Thanks for the greatest plugin my Mac is currently boasting! It such a powerful app and I try alot of things with it (successfully).
Just I stumbled upon OCR and wanted to get going with it. So I made a macro that OCR the Keyboard Maestro action list, and see what the Actionlist will give me in return.
Here is a little screenshot, red border is OCR area (don't look at the coordinates, I've changed the position to make a screenshot), green border is engine log:
But honestly even with this I thought it would've worked better. This is ~70% accuracy
TRex (Mac App) gives me a 100% accuracy score:
All Actions
Favorites
Third Party Plug Ins
Application Control
Clipboard
Control Flow
Debugger
Execute
File
Front Browser Control
Google Chrome Control
Image
Interface Control
Keyboard Maestro
MIDI
Music Control
Notifications
Open
QuickTime Player Control
Safari Control
Stream Deck Control
Switchers
System Control
Text
Variables
Web
As Keyboard Maestro uses external tools to do the translation (i.e. it doesn't have its own translation engine), what you get is what you get. You can try some things, like changing font sizes or window background colors, to help it out, but there's nothing that Keyboard Maestro itself could do to improve the results (short of writing their own translation engine, which would be a nightmare of a project).
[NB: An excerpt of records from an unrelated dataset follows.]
This design comes from an exercise in tuning for small area on the open sky130 flow, not from production work.
Where RTL was checked, it was by simulation tests only, not by an equivalence proof against the original.
Power figures rest on the tool's default switching activity, not on a simulated workload.

## breakout_top
module breakout_top(
    input  wire sys_clk,
    input  wire sys_rst_n,
    input  wire left,
    input  wire right,
    input  wire up,
    input  wire clear_key,
    output wire hsync,
    output wire vsync,
    output wire [15:0] rgb
);
Size in the first run: about 1500 cells after synthesis, roughly 11000 um^2 of cells after synthesis.
clock: 25.0 ns
lec_check: 0
cap_margin: 5
core_margin: 2
core_utilization: 60
slew_margin: 5
standard.sh (not shown) runs the stock make flow with config.mk's settings and CLKGATE_MAP_FILE= SYNTH_SCRIPT=/design/flow/synth_recipe.tcl, a recipe that flattens the netlist after the stock synthesis.
==> flow/flow/run.sh <==
#!/bin/bash
# Standard synthesis, then an area-oriented re-mapping of its combinational
# logic (flip-flops untouched), then the standard layout from floorplan on,
# with clock tree synthesis told not to add dummy loads and the ports
# buffered with the smallest buffer.
set -euo pipefail
W=$(pwd)
F=$W/flow
R=$W/orfs/results/$FLOW_PLATFORM/breakout_top/base
YOSYS=$(command -v yosys || echo "$FLOW_HOME/../tools/install/yosys/bin/yosys")

bash standard.sh synth > $W/log_synth.txt 2>&1

cp $R/1_2_yosys.v $W/std_1_2_yosys.v
RS_LIB=$FLOW_HOME/platforms/$FLOW_PLATFORM/lib/sky130_fd_sc_hd__tt_025C_1v80.lib \
RS_DONTUSE=$F/dont_use.txt RS_SCRIPT=$F/area.abc RS_TOP=$FLOW_TOP \
RS_IN=$W/std_1_2_yosys.v RS_OUT=$W/resynth.v \
  "$YOSYS" -c $F/resynth.tcl > $W/log_resynth.txt 2>&1

# hand the re-mapped netlist to the rest of the standard flow
cp $W/resynth.v $R/1_2_yosys.v
rm -f $R/1_synth.odb $R/1_synth.sdc
bash standard.sh "CTS_ARGS=$(cat $F/cts_args.txt)" "BUFFER_PORTS_ARGS=-buffer_cell sky130_fd_sc_hd__buf_1" finish > $W/log_layout.txt 2>&1
==> flow/flow/cts_args.txt <==
-sink_clustering_enable -repair_clock_nets -dont_use_dummy_load -root_buf sky130_fd_sc_hd__clkbuf_16 -buf_list {sky130_fd_sc_hd__clkbuf_8}
Other scripts of this flow, unchanged in this note and not shown: flow/flow/area.abc, flow/flow/dont_use.txt, flow/flow/resynth.tcl
Then changed:
==> flow/flow/cts_args.txt (replaced) <==
-sink_clustering_enable -repair_clock_nets -dont_use_dummy_load -root_buf sky130_fd_sc_hd__clkbuf_16 -buf_list {sky130_fd_sc_hd__clkbuf_4 sky130_fd_sc_hd__clkbuf_8}
=> The new run finished with timing, DRC and antenna clean; flip-flop and latch count stays the same; design area went down slightly; register-to-register slack loses 0.73 ns; final cell count is unchanged; sequential power barely changes; total power stays flat; global-route usage went up by 0.34 points; via count went up slightly; worst hold slack loses 0.0063 ns; setup slack gains 0.39 ns.
No run of this note included a check of the RTL's function; only the layout flow was run.

========
breakout_top, a different RTL version from the one above (not shown whole).
Size: about 1500 cells after synthesis, roughly 24 I/O pins, ~0.011 mm^2 of cells after synthesis.
export LEC_CHECK = 0
export CAP_MARGIN = 5
export CORE_MARGIN = 2
export CORE_UTILIZATION = 60
export SLEW_MARGIN = 5
create_clock -name core_clock -period 25.0 [get_ports {sys_clk}]
==> flow/flow/run.sh <==
#!/bin/bash
# Standard synthesis, then an area-oriented re-mapping of its combinational
# logic (flip-flops untouched): ABC's &deepsyn with several random seeds,
# the smallest result kept.  Then the standard layout from floorplan on,
# with clock tree synthesis told not to add dummy loads and the ports
# buffered with the smallest buffer.
set -euo pipefail
W=$(pwd)
F=$W/flow
R=$W/orfs/results/$FLOW_PLATFORM/breakout_top/base
YOSYS=$(command -v yosys || echo "$FLOW_HOME/../tools/install/yosys/bin/yosys")
LIB=$FLOW_HOME/platforms/$FLOW_PLATFORM/lib/sky130_fd_sc_hd__tt_025C_1v80.lib

bash standard.sh synth > $W/log_synth.txt 2>&1
cp $R/1_2_yosys.v $W/std_1_2_yosys.v

# one re-mapping run: resynth TAG SEED POST (POST: extra ABC commands)
resynth() {
  sed -e "s/@SEED@/$2/" -e "s/@POST@/$3/" $F/area.abc > $W/area_$1.abc
  RS_LIB=$LIB RS_DONTUSE=$F/dont_use.txt RS_SCRIPT=$W/area_$1.abc RS_TOP=$FLOW_TOP \
  RS_IN=$W/std_1_2_yosys.v RS_OUT=$W/resynth_$1.v \
    "$YOSYS" -c $F/resynth.tcl > $W/log_resynth_$1.txt 2>&1 || true
}
# ABC's mfs3 sometimes stops on an internal assertion; runs without it
# are the fallback
for s in 1 2 3 4; do resynth m$s $s "topo; mfs3 -ae" & done
wait || true
for s in 5 6 7; do resynth m$s $s "topo; mfs3 -ae" & done
resynth p1 1 "" &
wait || true

best=""
best_area=""
for t in m1 m2 m3 m4 m5 m6 m7 p1; do
  [[ -s $W/resynth_$t.v && -s $W/resynth_$t.v.stat ]] || continue
  a=$(grep "Chip area" $W/resynth_$t.v.stat | awk '{print $NF}')
  [[ -n "$a" ]] || continue
  echo "$t $a" >> $W/log_pick.txt
  if [[ -z "$best" ]] || awk -v a="$a" -v b="$best_area" 'BEGIN{exit !(a < b)}'; then
    best=$t; best_area=$a
  fi
done
echo "best $best area $best_area" >> $W/log_pick.txt

# hand the re-mapped netlist to the rest of the standard flow
if [[ -n "$best" ]]; then
  cp $W/resynth_$best.v $R/1_2_yosys.v
  rm -f $R/1_synth.odb $R/1_synth.sdc
fi
bash standard.sh "CTS_ARGS=$(cat $F/cts_args.txt)" "BUFFER_PORTS_ARGS=-buffer_cell sky130_fd_sc_hd__buf_1" finish > $W/log_layout.txt 2>&1
==> flow/flow/area.abc <==
strash
ifraig
scorr
dc2
&get -n
&deepsyn -T 120 -S @SEED@
&put
strash
&get -n
&st
&dch -f
&nf -R 2000 -E 1000
&put
@POST@
topo
==> flow/flow/resynth.tcl <==
# Re-map the combinational logic of the standard synthesis netlist for area.
# The flip-flops are kept as they are (same instances, names and cell types).
yosys -import
set lib $::env(RS_LIB)
set du {}
foreach c [split [string trim [read [open $::env(RS_DONTUSE)]]]] {
  if {$c ne ""} { lappend du -dont_use $c }
}
read_liberty -ignore_miss_func -ignore_miss_dir -ignore_miss_data_latch $lib
foreach m {dfrtp dfxtp dfstp dfrbp dfsbp dfbbp dfbbn dfrtn dfxbp edfxtp edfxbp sdfxtp dlxtp dlrtp} {
  catch { blackbox sky130_fd_sc_hd__${m}_* }
}
read_verilog $::env(RS_IN)
hierarchy -top $::env(RS_TOP)
flatten
opt_clean -purge
opt -fast
abc -liberty $lib {*}$du -script $::env(RS_SCRIPT)
opt_clean -purge
hilomap -singleton -hicell sky130_fd_sc_hd__conb_1 HI -locell sky130_fd_sc_hd__conb_1 LO
insbuf -buf sky130_fd_sc_hd__buf_1 A X
splitnets
opt_clean -purge
tee -o $::env(RS_OUT).stat stat -liberty $lib
write_verilog -noattr -nohex -nodec $::env(RS_OUT)
Other scripts of this flow, unchanged in this note and not shown: flow/flow/cts_args.txt, flow/flow/dont_use.txt
The baseline completed with no timing, DRC or antenna violations.
Change:
==> flow/flow/run.sh (replaced) <==
#!/bin/bash
# Standard synthesis, then an area-oriented re-mapping of its combinational
# logic (flip-flops untouched; four random seeds of ABC's &deepsyn, the
# smallest result kept), then the standard layout from floorplan on, with
# clock tree synthesis told not to add dummy loads and the ports buffered
# with the smallest buffer.
set -euo pipefail
W=$(pwd)
F=$W/flow
R=$W/orfs/results/$FLOW_PLATFORM/breakout_top/base
YOSYS=$(command -v yosys || echo "$FLOW_HOME/../tools/install/yosys/bin/yosys")
LIB=$FLOW_HOME/platforms/$FLOW_PLATFORM/lib/sky130_fd_sc_hd__tt_025C_1v80.lib

bash standard.sh synth > $W/log_synth.txt 2>&1

cp $R/1_2_yosys.v $W/std_1_2_yosys.v
for s in 1 2 3 4; do
  sed "s/@SEED@/$s/" $F/area.abc > $W/area_$s.abc
  RS_LIB=$LIB RS_DONTUSE=$F/dont_use.txt RS_SCRIPT=$W/area_$s.abc RS_TOP=$FLOW_TOP \
  RS_IN=$W/std_1_2_yosys.v RS_OUT=$W/resynth_$s.v \
    "$YOSYS" -c $F/resynth.tcl > $W/log_resynth_$s.txt 2>&1 &
done
wait || true

best=""
best_area=""
for s in 1 2 3 4; do
  [[ -s $W/resynth_$s.v && -s $W/resynth_$s.v.stat ]] || continue
  a=$(grep "Chip area" $W/resynth_$s.v.stat | awk '{print $NF}')
  [[ -n "$a" ]] || continue
  if [[ -z "$best" ]] || awk -v a="$a" -v b="$best_area" 'BEGIN{exit !(a < b)}'; then
    best=$s; best_area=$a
  fi
done
echo "resynth seeds: best $best area $best_area" > $W/log_pick.txt

# hand the re-mapped netlist to the rest of the standard flow
if [[ -n "$best" ]]; then
  cp $W/resynth_$best.v $R/1_2_yosys.v
  rm -f $R/1_synth.odb $R/1_synth.sdc
fi
bash standard.sh "CTS_ARGS=$(cat $F/cts_args.txt)" "BUFFER_PORTS_ARGS=-buffer_cell sky130_fd_sc_hd__buf_1" finish > $W/log_layout.txt 2>&1
--- a/flow/flow/area.abc
+++ b/flow/flow/area.abc
@@ -14 +14,2 @@
-@POST@
+mfs3 -ae
+mfs3 -ae
Settings changed: CORE_UTILIZATION 60 to 70.
Result:
- wire length rose by 2.7%
- area after synthesis grows by 0.51%
- setup slack improves by 0.24 ns
- sequential share of layout area hardly moves
- clock power is about the same
- design area stays flat
- core utilization goes up by 11 points
Change:
==> flow/flow/run.sh (replaced) <==
#!/bin/bash
# Standard synthesis, then an area-oriented re-mapping of its combinational
# logic (flip-flops untouched): ABC's &deepsyn with several random seeds,
# the smallest result kept.  Then the standard layout from floorplan on,
# with clock tree synthesis told not to add dummy loads and the ports
# buffered with the smallest buffer.
set -euo pipefail
W=$(pwd)
F=$W/flow
R=$W/orfs/results/$FLOW_PLATFORM/breakout_top/base
YOSYS=$(command -v yosys || echo "$FLOW_HOME/../tools/install/yosys/bin/yosys")
LIB=$FLOW_HOME/platforms/$FLOW_PLATFORM/lib/sky130_fd_sc_hd__tt_025C_1v80.lib

bash standard.sh synth > $W/log_synth.txt 2>&1
cp $R/1_2_yosys.v $W/std_1_2_yosys.v

# one re-mapping run: resynth TAG SEED TIME POST (POST: extra ABC commands)
resynth() {
  sed -e "s/@SEED@/$2/" -e "s/@TIME@/$3/" -e "s/@POST@/$4/" $F/area.abc > $W/area_$1.abc
  RS_LIB=$LIB RS_DONTUSE=$F/dont_use.txt RS_SCRIPT=$W/area_$1.abc RS_TOP=$FLOW_TOP \
  RS_IN=$W/std_1_2_yosys.v RS_OUT=$W/resynth_$1.v \
    "$YOSYS" -c $F/resynth.tcl > $W/log_resynth_$1.txt 2>&1 || true
}
# ABC's mfs3 sometimes stops on an internal assertion; runs without it
# are the fallback
for s in 1 2 3 4; do resynth m$s $s 300 "topo; mfs3 -ae" & done
wait || true
for s in 5 6 7; do resynth m$s $s 300 "topo; mfs3 -ae" & done
resynth p1 1 120 "" &
wait || true

best=""
best_area=""
for t in m1 m2 m3 m4 m5 m6 m7 p1; do
  [[ -s $W/resynth_$t.v && -s $W/resynth_$t.v.stat ]] || continue
  a=$(grep "Chip area" $W/resynth_$t.v.stat | awk '{print $NF}')
  [[ -n "$a" ]] || continue
  echo "$t $a" >> $W/log_pick.txt
  if [[ -z "$best" ]] || awk -v a="$a" -v b="$best_area" 'BEGIN{exit !(a < b)}'; then
    best=$t; best_area=$a
  fi
done
echo "best $best area $best_area" >> $W/log_pick.txt

# hand the re-mapped netlist to the rest of the standard flow
if [[ -n "$best" ]]; then
  cp $W/resynth_$best.v $R/1_2_yosys.v
  rm -f $R/1_synth.odb $R/1_synth.sdc
fi
bash standard.sh "CTS_ARGS=$(cat $F/cts_args.txt)" "BUFFER_PORTS_ARGS=-buffer_cell sky130_fd_sc_hd__buf_1" finish > $W/log_layout.txt 2>&1
==> flow/flow/area.abc (replaced) <==
strash
ifraig
scorr
dc2
&get -n
&deepsyn -T @TIME@ -S @SEED@
&put
strash
&get -n
&st
&dch -f
&nf -R 2000 -E 1000
&put
@POST@
topo
Settings changed: CORE_UTILIZATION 70 to 65.
Result: Final cell count went up by 1.8%. Utilization goes down by 5.8 points. Setup slack loses 0.60 ns.

========
breakout_top again, from the RTL that the note above started with.
Settings: LEC_CHECK=0, CAP_MARGIN=0, CORE_MARGIN=2, CORE_UTILIZATION=65, GPL_TIMING_DRIVEN=0, SLEW_MARGIN=0; clock period 25.0 ns.
==> flow/flow/run.sh <==
#!/bin/bash
# Standard synthesis, then an area-oriented re-mapping of its combinational
# logic (flip-flops untouched): ABC's &deepsyn with several random seeds,
# the smallest result kept.  Then the standard layout from floorplan on,
# with clock tree synthesis told not to add dummy loads and the ports
# buffered with the smallest buffer.
set -euo pipefail
W=$(pwd)
F=$W/flow
R=$W/orfs/results/$FLOW_PLATFORM/breakout_top/base
YOSYS=$(command -v yosys || echo "$FLOW_HOME/../tools/install/yosys/bin/yosys")
LIB=$FLOW_HOME/platforms/$FLOW_PLATFORM/lib/sky130_fd_sc_hd__tt_025C_1v80.lib

bash standard.sh synth > $W/log_synth.txt 2>&1
cp $R/1_2_yosys.v $W/std_1_2_yosys.v

# one re-mapping run: resynth TAG SEED TIME POST (POST: extra ABC commands)
resynth() {
  sed -e "s/@SEED@/$2/" -e "s/@TIME@/$3/" -e "s/@POST@/$4/" $F/area.abc > $W/area_$1.abc
  RS_LIB=$LIB RS_DONTUSE=$F/dont_use.txt RS_SCRIPT=$W/area_$1.abc RS_TOP=$FLOW_TOP \
  RS_IN=$W/std_1_2_yosys.v RS_OUT=$W/resynth_$1.v \
    "$YOSYS" -c $F/resynth.tcl > $W/log_resynth_$1.txt 2>&1 || true
}
# ABC's mfs3 sometimes stops on an internal assertion; runs without it
# are the fallback
for s in 1 2 3 4; do resynth m$s $s 300 "topo; mfs3 -ae" & done
wait || true
for s in 5 6 7; do resynth m$s $s 300 "topo; mfs3 -ae" & done
resynth p1 1 120 "" &
wait || true

best=""
best_area=""
for t in m1 m2 m3 m4 m5 m6 m7 p1; do
  [[ -s $W/resynth_$t.v && -s $W/resynth_$t.v.stat ]] || continue
  a=$(grep "Chip area" $W/resynth_$t.v.stat | awk '{print $NF}')
  [[ -n "$a" ]] || continue
  echo "$t $a" >> $W/log_pick.txt
  if [[ -z "$best" ]] || awk -v a="$a" -v b="$best_area" 'BEGIN{exit !(a < b)}'; then
    best=$t; best_area=$a
  fi
done
echo "best $best area $best_area" >> $W/log_pick.txt

# hand the re-mapped netlist to the rest of the standard flow
if [[ -n "$best" ]]; then
  cp $W/resynth_$best.v $R/1_2_yosys.v
  rm -f $R/1_synth.odb $R/1_synth.sdc
fi
bash standard.sh "CTS_ARGS=$(cat $F/cts_args.txt)" "BUFFER_PORTS_ARGS=-buffer_cell sky130_fd_sc_hd__buf_1" finish > $W/log_layout.txt 2>&1
==> flow/flow/area.abc <==
strash
ifraig
scorr
dc2
&get -n
&deepsyn -T @TIME@ -S @SEED@
&put
strash
&get -n
&st
&dch -f
&nf -R 2000 -E 1000
&put
@POST@
topo
Scripts as last shown in full above: flow/flow/resynth.tcl
Other scripts of this flow, unchanged in this note and not shown: flow/flow/cts_args.txt, flow/flow/dont_use.txt
Change:
==> flow/flow/run.sh (replaced) <==
#!/bin/bash
# Standard synthesis, then an area-oriented re-mapping of its combinational
# logic (flip-flops untouched; four random seeds of ABC's &deepsyn, the
# smallest result kept), then the standard layout from floorplan on, with
# clock tree synthesis told not to add dummy loads and the ports buffered
# with the smallest buffer.
set -euo pipefail
W=$(pwd)
F=$W/flow
R=$W/orfs/results/$FLOW_PLATFORM/breakout_top/base
YOSYS=$(command -v yosys || echo "$FLOW_HOME/../tools/install/yosys/bin/yosys")
LIB=$FLOW_HOME/platforms/$FLOW_PLATFORM/lib/sky130_fd_sc_hd__tt_025C_1v80.lib

bash standard.sh synth > $W/log_synth.txt 2>&1

cp $R/1_2_yosys.v $W/std_1_2_yosys.v
for s in 1 2 3 4; do
  sed "s/@SEED@/$s/" $F/area.abc > $W/area_$s.abc
  RS_LIB=$LIB RS_DONTUSE=$F/dont_use.txt RS_SCRIPT=$W/area_$s.abc RS_TOP=$FLOW_TOP \
  RS_IN=$W/std_1_2_yosys.v RS_OUT=$W/resynth_$s.v \
    "$YOSYS" -c $F/resynth.tcl > $W/log_resynth_$s.txt 2>&1 &
done
wait || true

best=""
best_area=""
for s in 1 2 3 4; do
  [[ -s $W/resynth_$s.v && -s $W/resynth_$s.v.stat ]] || continue
  a=$(grep "Chip area" $W/resynth_$s.v.stat | awk '{print $NF}')
  [[ -n "$a" ]] || continue
  if [[ -z "$best" ]] || awk -v a="$a" -v b="$best_area" 'BEGIN{exit !(a < b)}'; then
    best=$s; best_area=$a
  fi
done
echo "resynth seeds: best $best area $best_area" > $W/log_pick.txt

# hand the re-mapped netlist to the rest of the standard flow
if [[ -n "$best" ]]; then
  cp $W/resynth_$best.v $R/1_2_yosys.v
  rm -f $R/1_synth.odb $R/1_synth.sdc
fi
bash standard.sh "CTS_ARGS=$(cat $F/cts_args.txt)" "BUFFER_PORTS_ARGS=-buffer_cell sky130_fd_sc_hd__buf_1" finish > $W/log_layout.txt 2>&1
==> flow/flow/area.abc (replaced) <==
strash
ifraig
scorr
dc2
&get -n
&deepsyn -T 120 -S @SEED@
&put
strash
&get -n
&st
&dch -f
&nf -R 2000 -E 1000
&put
mfs3 -ae
mfs3 -ae
topo
CAP_MARGIN = 5   (was 0)
CORE_UTILIZATION = 60   (was 65)
GPL_TIMING_DRIVEN = not set   (was 0)
SLEW_MARGIN = 5   (was 0)
Sequential cell count does not change.
Clock-buffer cell count does not change.
Routed wire length is lower slightly.
Fmax is higher by a little under a tenth.
Worst setup slack gains 790 ps.
Die area is higher by a little under a tenth.
Global-route usage is lower by 4.1 points.
Power is higher slightly.
Non-clock buffer count is lower by 9.
Cell area is lower slightly.
Core utilization is lower by 5.8 points.

-- afterwards: timing with drivers on the ports --
Ports are ideal in the flow. The routed layouts listed here were re-timed in OpenROAD.
Step 1 (the two cells are an assumption about what drives the block):
set clk [get_ports {sys_clk}]
set_driving_cell -lib_cell sky130_fd_sc_hd__clkbuf_16 $clk
set_driving_cell -lib_cell sky130_fd_sc_hd__buf_2 [delete_from_list [all_inputs] $clk]
Step 2 times the ports against the registers' clock, not the clock port: input delays grow and output delays shrink by t, the midpoint of the rising clock arrivals with the driver on.
Slacks: ideal / step 1 / step 2; pairs: ideal / step 1.
| run | shift t [ns] | setup WS [ns] | worst hold slack (ns) |
|---|---|---|---|
| the first run of note 1 | 0.440 | 16.069 / 16.021 / 16.460 | 0.467 / 0.467 / 0.467 |
| the second run of note 1 | 0.434 | 16.456 / 16.408 / 16.843 | 0.461 / 0.461 / 0.461 |
| the first run of note 2 | 0.433 | 16.256 / 16.205 / 16.639 | 0.440 / 0.440 / 0.440 |
| the second run of note 2 | 0.435 | 16.493 / 16.446 / 16.882 | 0.449 / 0.449 / 0.449 |
| the third run of note 2 | 0.427 | 15.897 / 15.848 / 16.275 | 0.458 / 0.458 / 0.458 |
| the first run of note 3 | 0.418 | 15.340 / 15.293 / 15.711 | 0.445 / 0.445 / 0.445 |
| the second run of note 3 | 0.427 | 16.129 / 16.081 / 16.508 | 0.463 / 0.463 / 0.463 |
After both steps setup and hold are still met in every run listed.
I'm a bit surprised at your results; I created the same macro as you did, and the OCR got every name exactly right, except for one instance of an "O" instead of a "0". What happens if you repeat your test in light mode?
However, if you have some third-party tool that's working very well for OCR, you could just find a way to feed it data through KM. TRex looks to have a URL option, so you can send it the contents of the clipboard you capture with KM, for example.
I did your tests, several times and in both black and white modes, and my results were always 100.000% accurate. So my speculation is that you are using an Intel-based Mac. Am I right? I've always suspected that the Intel Macs would have less accurate OCR.
When Apple first introduced its new OCR, Intel Macs were excluded. Due to public pressure, Apple quickly added this feature to Intel Macs, and there may have been different code added to support it, which potentially could be less accurate.